Creates a stream object that binds to a Kafka topic and defines the schema for incoming messages. Once created, a stream can be read using READ_STREAM to consume data from Kafka into Firebolt.
A stream tracks consumer offsets per partition so that each call to READ_STREAM with consume => true returns only new messages since the last read. You can inspect offsets through information_schema.streams and reposition them with ALTER STREAM.
Syntax
CREATE STREAM [IF NOT EXISTS] <stream_name> (
<column_name> <data_type> [NULL | NOT NULL]
[, <column_name> <data_type> [NULL | NOT NULL] ...]
)
TOPIC = '<topic_name>'
LOCATION = '<location_name>'
TYPE = '<stream_type>'
[DESCRIPTION = '<description>']
Parameters
| Parameter | Description |
|---|
IF NOT EXISTS | If a stream with <stream_name> already exists, the statement succeeds without creating a new stream. Without this clause, an error occurs if the stream name is already in use. |
<stream_name> | An identifier for the stream. Must be unique within the database. |
<column_name> | The name of a column in the stream schema. |
<data_type> | The data type of the column. |
TOPIC | The Kafka topic to bind the stream to. Required. |
LOCATION | The name of a Kafka location that stores connection details for the Kafka cluster. Required. |
TYPE | Controls how raw Kafka messages are parsed. Required. Must be one of: JSON, CSV, RAW_TEXT, or BINARY. See stream types for details on each format. |
DESCRIPTION | An optional text description for the stream. |
Stream types
| Type | Behavior |
|---|
JSON | Each Kafka message is parsed as a JSON object.

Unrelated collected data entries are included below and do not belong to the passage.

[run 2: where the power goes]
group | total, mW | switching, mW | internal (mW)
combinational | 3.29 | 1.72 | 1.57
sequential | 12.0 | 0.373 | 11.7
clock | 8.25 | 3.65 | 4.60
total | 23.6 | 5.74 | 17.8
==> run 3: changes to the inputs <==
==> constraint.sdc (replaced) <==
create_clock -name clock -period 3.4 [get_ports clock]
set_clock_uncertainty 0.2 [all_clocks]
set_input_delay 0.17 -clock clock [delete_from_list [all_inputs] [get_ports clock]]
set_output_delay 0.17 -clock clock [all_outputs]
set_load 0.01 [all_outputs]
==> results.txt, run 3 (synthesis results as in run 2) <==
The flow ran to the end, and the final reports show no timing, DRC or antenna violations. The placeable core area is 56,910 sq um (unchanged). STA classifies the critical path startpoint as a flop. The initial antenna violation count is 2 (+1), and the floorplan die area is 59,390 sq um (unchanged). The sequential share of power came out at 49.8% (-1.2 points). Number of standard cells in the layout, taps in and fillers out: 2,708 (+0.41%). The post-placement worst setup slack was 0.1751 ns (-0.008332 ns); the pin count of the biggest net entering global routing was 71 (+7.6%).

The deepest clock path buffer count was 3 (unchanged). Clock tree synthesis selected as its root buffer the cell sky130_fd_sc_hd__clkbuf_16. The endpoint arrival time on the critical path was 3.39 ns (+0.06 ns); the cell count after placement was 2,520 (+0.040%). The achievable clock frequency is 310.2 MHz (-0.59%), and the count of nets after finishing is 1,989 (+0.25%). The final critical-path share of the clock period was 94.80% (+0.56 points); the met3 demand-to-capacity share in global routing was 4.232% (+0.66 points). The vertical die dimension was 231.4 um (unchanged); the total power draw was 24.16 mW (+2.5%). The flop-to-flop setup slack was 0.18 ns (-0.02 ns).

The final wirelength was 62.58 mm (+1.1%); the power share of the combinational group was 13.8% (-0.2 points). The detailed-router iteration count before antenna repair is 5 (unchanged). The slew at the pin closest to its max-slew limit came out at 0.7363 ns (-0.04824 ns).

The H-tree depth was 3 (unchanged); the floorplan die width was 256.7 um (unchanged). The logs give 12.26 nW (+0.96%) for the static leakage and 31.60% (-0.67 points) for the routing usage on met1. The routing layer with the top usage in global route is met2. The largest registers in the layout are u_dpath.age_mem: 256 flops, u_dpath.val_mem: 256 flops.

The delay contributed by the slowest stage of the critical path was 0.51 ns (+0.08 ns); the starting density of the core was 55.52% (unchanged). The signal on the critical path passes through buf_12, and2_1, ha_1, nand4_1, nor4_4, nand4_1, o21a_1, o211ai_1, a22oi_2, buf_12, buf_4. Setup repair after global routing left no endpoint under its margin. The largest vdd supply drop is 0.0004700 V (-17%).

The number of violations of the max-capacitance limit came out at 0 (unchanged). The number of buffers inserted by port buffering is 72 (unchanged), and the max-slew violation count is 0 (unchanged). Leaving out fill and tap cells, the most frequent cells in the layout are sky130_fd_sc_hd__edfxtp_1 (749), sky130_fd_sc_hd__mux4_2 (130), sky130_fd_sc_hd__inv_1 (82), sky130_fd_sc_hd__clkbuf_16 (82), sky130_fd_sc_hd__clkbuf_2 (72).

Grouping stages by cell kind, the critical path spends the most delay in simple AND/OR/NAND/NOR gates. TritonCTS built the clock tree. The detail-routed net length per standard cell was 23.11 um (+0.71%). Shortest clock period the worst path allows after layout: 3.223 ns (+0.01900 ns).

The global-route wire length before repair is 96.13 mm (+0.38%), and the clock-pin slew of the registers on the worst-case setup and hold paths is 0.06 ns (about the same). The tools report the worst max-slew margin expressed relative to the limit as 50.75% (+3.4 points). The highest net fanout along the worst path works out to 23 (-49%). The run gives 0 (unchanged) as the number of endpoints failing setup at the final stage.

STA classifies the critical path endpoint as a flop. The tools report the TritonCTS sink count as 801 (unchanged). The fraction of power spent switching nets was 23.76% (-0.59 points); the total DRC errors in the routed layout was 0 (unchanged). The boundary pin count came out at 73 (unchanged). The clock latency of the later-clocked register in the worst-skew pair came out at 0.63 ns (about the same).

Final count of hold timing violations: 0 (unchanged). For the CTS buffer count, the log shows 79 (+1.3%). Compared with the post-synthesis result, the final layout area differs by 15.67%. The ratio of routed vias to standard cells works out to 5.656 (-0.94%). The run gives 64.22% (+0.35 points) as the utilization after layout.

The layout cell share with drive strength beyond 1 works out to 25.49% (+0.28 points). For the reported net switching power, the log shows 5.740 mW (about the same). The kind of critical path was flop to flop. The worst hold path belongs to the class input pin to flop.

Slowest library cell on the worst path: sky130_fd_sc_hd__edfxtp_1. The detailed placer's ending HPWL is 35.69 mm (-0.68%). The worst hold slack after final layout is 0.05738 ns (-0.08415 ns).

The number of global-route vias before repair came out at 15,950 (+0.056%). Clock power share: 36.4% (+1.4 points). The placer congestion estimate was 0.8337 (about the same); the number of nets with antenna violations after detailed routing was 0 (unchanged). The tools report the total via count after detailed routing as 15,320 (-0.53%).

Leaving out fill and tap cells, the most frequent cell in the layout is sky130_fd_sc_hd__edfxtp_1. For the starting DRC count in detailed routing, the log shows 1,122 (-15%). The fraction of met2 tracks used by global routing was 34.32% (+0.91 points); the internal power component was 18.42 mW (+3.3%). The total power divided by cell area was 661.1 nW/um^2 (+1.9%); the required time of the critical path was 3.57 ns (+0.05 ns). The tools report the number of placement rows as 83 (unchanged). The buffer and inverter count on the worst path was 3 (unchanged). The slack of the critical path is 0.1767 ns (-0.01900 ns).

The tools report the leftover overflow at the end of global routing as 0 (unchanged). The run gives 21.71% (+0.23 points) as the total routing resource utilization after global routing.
[src/rtl/sst_pkg.sv]
// sst_pkg: word types, action and status codes, controller-to-datapath command
// and status structs for the sparse set table
// no dependencies
package sst_pkg;

	localparam int KEY_W     = 10;
	localparam int POS_W     = 10;
	localparam int DATA_W    = 32;
	localparam int STATUS_W  = 3;
	localparam int SLOT_W    = 10;
	localparam int COUNT_W   = 11;

	localparam logic [1:0] ACT_INSERT = 2'd0;
	localparam logic [1:0] ACT_REMOVE = 2'd1;
	localparam logic [1:0] ACT_LOOKUP = 2'd2;
	localparam logic [1:0] ACT_READ   = 2'd3;

	localparam logic [STATUS_W-1:0] ST_OK     = 3'd0;
	localparam logic [STATUS_W-1:0] ST_DUP    = 3'd1;
	localparam logic [STATUS_W-1:0] ST_ABSENT = 3'd2;
	localparam logic [STATUS_W-1:0] ST_FULL   = 3'd3;
	localparam logic [STATUS_W-1:0] ST_RANGE  = 3'd4;

	// dense read address select
	localparam logic [1:0] DA_POS  = 2'd0;
	localparam logic [1:0] DA_LAST = 2'd1;
	localparam logic [1:0] DA_HIT  = 2'd2;

	// result source
	localparam logic [1:0] RK_EVAL   = 2'd0;
	localparam logic [1:0] RK_REMOVE = 2'd1;
	localparam logic [1:0] RK_LOOKUP = 2'd2;

	typedef struct packed {
		logic [1:0]        action;
		logic [KEY_W-1:0]  key;
		logic [DATA_W-1:0] payload;
		logic [POS_W-1:0]  position;
	} req_word_t;

	typedef struct packed {
		logic [STATUS_W-1:0] status;
		logic                present;
		logic [SLOT_W-1:0]   slot;
		logic [KEY_W-1:0]    key_out;
		logic [DATA_W-1:0]   payload_out;
		logic [COUNT_W-1:0]  count;
	} rsp_word_t;

	typedef struct packed {
		logic       clr_wr;
		logic       cap;
		logic       rd_map;
		logic       rd_dense;
		logic [1:0] dense_sel;
		logic       ins_wr;
		logic       mv_wr;
		logic       inv_wr;
		logic       res_ld;
		logic [1:0] res_kind;
	} cmd_t;

	typedef struct packed {
		logic [1:0] action;
		logic       clr_done;
		logic       ins_ok;
		logic       rm_ok;
		logic       look_hit;
		logic       out_free;
	} stat_t;

endpackage

[src/rtl/sst_ctrl.sv]
// sst_ctrl: controller state machine of the sparse set table, sequencing
// the map clear pass and the memory steps of each action
// depends on sst_pkg
module sst_ctrl import sst_pkg::*; (
	input  logic  clk,
	input  logic  arst_n,
	input  logic  req_valid,
	output logic  req_stall,
	input  stat_t st,
	output cmd_t  cmd
);

	localparam logic [2:0] S_CLR  = 3'd0;
	localparam logic [2:0] S_IDLE = 3'd1;
	localparam logic [2:0] S_MAP  = 3'd2;
	localparam logic [2:0] S_EVAL = 3'd3;
	localparam logic [2:0] S_MOVE = 3'd4;
	localparam logic [2:0] S_INV  = 3'd5;
	localparam logic [2:0] S_LOOK = 3'd6;

	logic [2:0] state_q;
	logic [2:0] state_d;

	assign req_stall = state_q != S_IDLE;

	always_comb begin
		cmd     = '0;
		state_d = state_q;
		case (state_q)
			S_CLR: begin
				cmd.clr_wr = 1'b1;
				if (st.clr_done) begin
					state_d = S_IDLE;
				end
			end
			S_IDLE: begin
				if (req_valid) begin
					cmd.cap = 1'b1;
					state_d = S_MAP;
				end
			end
			S_MAP: begin
				cmd.rd_map    = 1'b1;
				cmd.rd_dense  = 1'b1;
				cmd.dense_sel = DA_POS;
				state_d       = S_EVAL;
			end
			S_EVAL: begin
				cmd.res_kind = RK_EVAL;
				if (st.action == ACT_REMOVE && st.rm_ok) begin
					cmd.rd_dense  = 1'b1;
					cmd.dense_sel = DA_LAST;
					state_d       = S_MOVE;
				end else if (st.action == ACT_LOOKUP && st.look_hit) begin
					cmd.rd_dense  = 1'b1;
					cmd.dense_sel = DA_HIT;
					state_d       = S_LOOK;
				end else if (st.out_free) begin
					cmd.res_ld = 1'b1;
					cmd.ins_wr = (st.action == ACT_INSERT) && st.ins_ok;
					state_d    = S_IDLE;
				end
			end
			S_MOVE: begin
				cmd.mv_wr = 1'b1;
				state_d   = S_INV;
			end
			S_INV: begin
				cmd.res_kind = RK_REMOVE;
				if (st.out_free) begin
					cmd.inv_wr = 1'b1;
					cmd.res_ld = 1'b1;
					state_d    = S_IDLE;
				end
			end
			S_LOOK: begin
				cmd.res_kind = RK_LOOKUP;
				if (st.out_free) begin
					cmd.res_ld = 1'b1;
					state_d    = S_IDLE;
				end
			end
			default: begin
				state_d = S_IDLE;
			end
		endcase
	end

	always_ff @(posedge clk or negedge arst_n) begin
		if (!arst_n) begin
			state_q <= S_CLR;
		end else begin
			state_q <= state_d;
		end
	end

endmodule
$ cat config.mk
export PLATFORM = sky130hd
export DESIGN_NAME = twif_ctrl
export DESIGN_NICKNAME = d
export VERILOG_FILES = /design/src/hw/rtl/twif_pkg.sv /design/src/hw/rtl/twif_ctrl.sv
export SDC_FILE = /design/constraint.sdc
export NUM_CORES = 1
export LEC_CHECK = 0
export BUFFER_PORTS_ARGS = -buffer_cell sky130_fd_sc_hd__buf_2
export CORE_MARGIN = 1
export CORE_UTILIZATION = 53
export CTS_CLUSTER_SIZE = 25
export DETAILED_ROUTE_END_ITERATION = 10
export PLACE_DENSITY = 0.81
export SYNTH_ARGS = -nofsm -noshare
export SYNTH_HDL_FRONTEND = slang
export SYNTH_SLANG_ARGS = --single-unit
$ cat constraint.sdc
create_clock -name clk -period 1.9 [get_ports clk]
set_input_delay 0.19 -clock clk [delete_from_list [all_inputs] [get_ports clk]]
set_output_delay 0.19 -clock clk [all_outputs]
set_load 0.005 [all_outputs]
File: src/design/psadpcm_pkg.sv
// Shared types, constants and filter coefficient tables for the ADPCM block decoder.
`default_nettype none

package psadpcm_pkg;

  localparam int unsigned BYTE_W   = 8;
  localparam int unsigned POS_W    = 4;
  localparam int unsigned SHIFT_W  = 4;
  localparam int unsigned FILTER_W = 3;
  localparam int unsigned NIB_W    = 4;
  localparam int unsigned SAMPLE_W = 16;
  localparam int unsigned COEF_W   = 8;
  localparam int unsigned PROD_W   = SAMPLE_W + COEF_W;
  localparam int unsigned ROUND_SH = 6;
  localparam int unsigned PRED_W   = PROD_W - ROUND_SH;
  localparam int unsigned SUM_W    = PRED_W + 1;

  localparam logic [POS_W-1:0]    POS_HEADER   = 4'd0;
  localparam logic [POS_W-1:0]    POS_FLAGS    = 4'd1;
  localparam logic [POS_W-1:0]    POS_LAST     = 4'd15;
  localparam logic [FILTER_W-1:0] FILTER_MAX   = 3'd4;
  localparam logic signed [PROD_W-1:0] PRED_ROUND = 24'sd32;
  localparam logic signed [SUM_W-1:0]  SAMPLE_MIN = -19'sd32768;
  localparam logic signed [SUM_W-1:0]  SAMPLE_MAX = 19'sd32767;

  typedef struct packed {
    logic [SHIFT_W-1:0]  shift;
    logic [FILTER_W-1:0] filter;
  } hdr_t;

  typedef struct packed {
    logic [BYTE_W-1:0] data;
    hdr_t              hdr;
    logic              block_end;
  } data_word_t;

  // First prediction tap, applied to the most recent sample.
  function automatic logic signed [COEF_W-1:0] coef_zero(input logic [FILTER_W-1:0] f);
    logic signed [COEF_W-1:0] c;
    unique case (f)
      3'd0:    c = 8'sd0;
      3'd1:    c = 8'sd60;
      3'd2:    c = 8'sd115;
      3'd3:    c = 8'sd98;
      3'd4:    c = 8'sd122;
      default: c = 8'sd122;
    endcase
    return c;
  endfunction

  // Second prediction tap, applied to the sample before that.
  function automatic logic signed [COEF_W-1:0] coef_one(input logic [FILTER_W-1:0] f);
    logic signed [COEF_W-1:0] c;
    unique case (f)
      3'd0:    c = 8'sd0;
      3'd1:    c = 8'sd0;
      3'd2:    c = -8'sd52;
      3'd3:    c = -8'sd55;
      3'd4:    c = -8'sd60;
      default: c = -8'sd60;
    endcase
    return c;
  endfunction

endpackage

`default_nettype wire

File: src/design/psadpcm_sample.sv
// One-sample ADPCM datapath: nibble scale, two-tap prediction, round and clamp.
`default_nettype none

module psadpcm_sample (
  input  wire logic [psadpcm_pkg::NIB_W-1:0]           nibble,
  input  wire psadpcm_pkg::hdr_t                       hdr,
  input  wire logic signed [psadpcm_pkg::SAMPLE_W-1:0] hist_one,
  input  wire logic signed [psadpcm_pkg::SAMPLE_W-1:0] hist_two,
  output logic signed [psadpcm_pkg::SAMPLE_W-1:0]      result
);
  import psadpcm_pkg::*;

  logic signed [SAMPLE_W-1:0] scaled;
  logic signed [SAMPLE_W-1:0] shifted;
  logic signed [COEF_W-1:0]   c0;
  logic signed [COEF_W-1:0]   c1;
  logic signed [PROD_W-1:0]   prod_one;
  logic signed [PROD_W-1:0]   prod_two;
  logic signed [PROD_W-1:0]   pred;
  logic signed [PRED_W-1:0]   pred_sh;
  logic signed [SUM_W-1:0]    sum;

  always_comb begin
    // place the nibble in the top bits, then scale down by the header shift
    scaled   = {nibble, {(SAMPLE_W-NIB_W){1'b0}}};
    shifted  = scaled >>> hdr.shift;
    c0       = coef_zero(hdr.filter);
    c1       = coef_one(hdr.filter);
    prod_one = PROD_W'(hist_one) * PROD_W'(c0);
    prod_two = PROD_W'(hist_two) * PROD_W'(c1);
    pred     = prod_one + prod_two + PRED_ROUND;
    pred_sh  = pred[PROD_W-1:ROUND_SH];
    sum      = {{(SUM_W-SAMPLE_W){shifted[SAMPLE_W-1]}}, shifted} + {pred_sh[PRED_W-1], pred_sh};
    if (sum < SAMPLE_MIN) begin
      result = SAMPLE_MIN[SAMPLE_W-1:0];
    end else if (sum > SAMPLE_MAX) begin
      result = SAMPLE_MAX[SAMPLE_W-1:0];
    end else begin
      result = sum[SAMPLE_W-1:0];
    end
  end

endmodule

`default_nettype wire

File: src/design/ps_adpcm_block_decoder_core.sv
// Top level of the 4-bit ADPCM block decoder: byte intake, sample sequencing, output register.
`default_nettype none

// The decoder takes a stream of 16-byte ADPCM blocks, one byte per word on the
// block_byte channel, and returns one decoded 16-bit sample per word on the
// sample channel. Byte 0 of each block is a header (shift in bits 3..0, filter
// in bits 6..4, filters 5..7 act as 4); byte 1 is a flags byte and is dropped.
// Each of bytes 2..15 yields two samples, low nibble first; run_last marks the
// high-nibble sample and block_last the 28th sample of the block. Prediction
// history runs on across blocks and is cleared only by rst. Header and flags
// bytes produce no sample. A data byte stays in the byte register while both
// of its nibbles are decoded, because the high-nibble sample predicts from the
// low-nibble sample and the one-sample datapath (two small multiplies, round,
// clamp) is combinational with the history registers in its loop; the output
// gives at most one sample per cycle, and only while sample_stall is low. The
// next byte is taken in the cycle the high nibble is decoded, and a finished
// sample held in the output register by sample_stall holds back the datapath,
// since each decoded sample loads that register directly.

module ps_adpcm_block_decoder_core (
  input  wire logic                                 clk,
  input  wire logic                                 rst,
  input  wire logic                                 byte_valid,
  output logic                                      byte_stall,
  input  wire logic [psadpcm_pkg::BYTE_W-1:0]       block_byte,
  output logic                                      sample_valid,
  input  wire logic                                 sample_stall,
  output logic signed [psadpcm_pkg::SAMPLE_W-1:0]   sample,
  output logic                                      run_last,
  output logic                                      block_last
);
  import psadpcm_pkg::*;

  // byte position in the block and header of the current block
  logic [POS_W-1:0] byte_pos;
  hdr_t             cur_hdr;

  // data byte register: holds a byte while both nibbles are decoded
  logic       word_full;
  logic       word_hi;
  data_word_t word;

  // prediction history
  logic signed [SAMPLE_W-1:0] history_one;
  logic signed [SAMPLE_W-1:0] history_two;

  logic                       byte_take;
  logic                       out_free;
  logic                       fire;
  logic [NIB_W-1:0]           nibble;
  logic signed [SAMPLE_W-1:0] decoded;
  logic [FILTER_W-1:0]        hdr_filter;

  // output register may load when empty or being emptied this cycle
  assign out_free   = !sample_valid || !sample_stall;
  assign fire       = word_full && out_free;
  // accept a byte when the register is empty or its last nibble goes out now
  assign byte_stall = word_full && !(fire && word_hi);
  assign byte_take  = byte_valid && !byte_stall;
  assign nibble     = word_hi ? word.data[BYTE_W-1:NIB_W] : word.data[NIB_W-1:0];
  assign hdr_filter = block_byte[SHIFT_W +: FILTER_W];

  psadpcm_sample u_sample (
    .nibble   (nibble),
    .hdr      (word.hdr),
    .hist_one (history_one),
    .hist_two (history_two),
    .result   (decoded)
  );

  // track position and latch the header
  always_ff @(posedge clk) begin
    if (rst) begin
      byte_pos       <= POS_HEADER;
      cur_hdr.shift  <= '0;
      cur_hdr.filter <= '0;
    end else if (byte_take) begin
      byte_pos <= byte_pos + POS_W'(1);
      if (byte_pos == POS_HEADER) begin
        cur_hdr.shift  <= block_byte[SHIFT_W-1:0];
        cur_hdr.filter <= (hdr_filter > FILTER_MAX) ? FILTER_MAX : hdr_filter;
      end
    end
  end

  // load data bytes, step through low then high nibble
  always_ff @(posedge clk) begin
    if (rst) begin
      word_full <= 1'b0;
      word_hi   <= 1'b0;
    end else if (byte_take && byte_pos != POS_HEADER && byte_pos != POS_FLAGS) begin
      word_full <= 1'b1;
      word_hi   <= 1'b0;
    end else if (fire && !word_hi) begin
      word_hi <= 1'b1;
    end else if (fire && word_hi) begin
      word_full <= 1'b0;
      word_hi   <= 1'b0;
    end
  end

  always_ff @(posedge clk) begin
    if (byte_take) begin
      word.data      <= block_byte;
      word.hdr       <= cur_hdr;
      word.block_end <= (byte_pos == POS_LAST);
    end
  end

  // advance history with each decoded sample
  always_ff @(posedge clk) begin
    if (rst) begin
      history_one <= '0;
      history_two <= '0;
    end else if (fire) begin
      history_one <= decoded;
      history_two <= history_one;
    end
  end

  // output register
  always_ff @(posedge clk) begin
    if (rst) begin
      sample_valid <= 1'b0;
    end else if (out_free) begin
      sample_valid <= fire;
    end
  end

  always_ff @(posedge clk) begin
    if (fire) begin
      sample     <= decoded;
      run_last   <= word_hi;
      block_last <= word_hi && word.block_end;
    end
  end

  // block end is only ever flagged on a high-nibble sample
  a_block_last_hi: assert property (@(posedge clk) disable iff (rst)
    sample_valid |-> (!block_last || run_last))
    else $error("block_last without run_last");

  // a taken low-nibble sample is followed at once by its high-nibble partner
  a_hi_follows: assert property (@(posedge clk) disable iff (rst)
    (sample_valid && !sample_stall && !run_last) |=> (sample_valid && run_last))
    else $error("high nibble sample did not follow low nibble");

  // the presented sample is the newest history entry
  a_hist_match: assert property (@(posedge clk) disable iff (rst)
    fire |=> (sample_valid && sample == history_one))
    else $error("history does not match presented sample");

  // new data byte only enters when the register is free or draining
  a_no_overwrite: assert property (@(posedge clk) disable iff (rst)
    (byte_take && word_full) |-> (fire && word_hi))
    else $error("data byte register overwritten");

endmodule

`default_nettype wire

Columns are extracted by name from JSON keys. Missing keys produce NULL. |
CSV | Each Kafka message is treated as a single CSV row. Fields are mapped positionally to the column definitions. |
RAW_TEXT | Each Kafka message is returned as a single TEXT column named data. |
BINARY | Each Kafka message is returned as a single BYTEA column named data. |
For RAW_TEXT and BINARY stream types, the stream schema should define a single column named data with the appropriate type (TEXT or BYTEA).
Examples
Create a JSON stream
CREATE LOCATION my_kafka WITH (
SOURCE = KAFKA,
BROKERS = 'broker1:9092,broker2:9092'
);
CREATE STREAM clickstream (
user_id INTEGER,
event_type TEXT,
page_url TEXT,
event_time TIMESTAMP
)
TOPIC = 'web_events'
LOCATION = 'my_kafka'
TYPE = 'JSON';
Create a CSV stream
CREATE STREAM sensor_readings (
sensor_id INTEGER,
temperature NUMERIC(5,2),
humidity NUMERIC(5,2)
)
TOPIC = 'sensors'
LOCATION = 'my_kafka'
TYPE = 'CSV';
Create a raw text stream
CREATE STREAM raw_logs (
data TEXT
)
TOPIC = 'application_logs'
LOCATION = 'my_kafka'
TYPE = 'RAW_TEXT';
You can then parse the raw messages in SQL when reading:
SELECT
SPLIT_PART(data, ' ', 1) AS log_level,
SPLIT_PART(data, ' ', 2) AS timestamp,
SUBSTRING(data FROM POSITION(' ' IN data, 2) + 1) AS message
FROM READ_STREAM(STREAM raw_logs, consume => false);
Create a stream with a description
CREATE STREAM orders (
order_id INTEGER,
customer_name TEXT,
amount NUMERIC(10,2)
)
TOPIC = 'orders_v2'
LOCATION = 'my_kafka'
TYPE = 'JSON'
DESCRIPTION = 'Order events from the payments service';
ALTER STREAM
You can modify a stream after creation using ALTER STREAM.
Set partition offset
Reposition a stream’s consumer offset on a specific Kafka partition:
ALTER STREAM <stream_name> SET PARTITION <partition_id> OFFSET <offset>;
| Parameter | Description |
|---|
<stream_name> | The name of the stream to alter. |
<partition_id> | The Kafka partition number to reposition. |
<offset> | The new offset position. |
Example:
ALTER STREAM my_stream SET PARTITION 0 OFFSET 100;
Add column
Add a new column to the stream schema:
ALTER STREAM <stream_name> ADD COLUMN <column_name> <data_type> [NULL | NOT NULL];
Example:
ALTER STREAM clickstream ADD COLUMN device_type TEXT NULL;
DROP STREAM
Remove a stream object:
DROP STREAM [IF EXISTS] <stream_name>;
Dropping a stream removes the stream definition and its consumer offset tracking. It does not affect data already ingested into Firebolt tables or the underlying Kafka topic.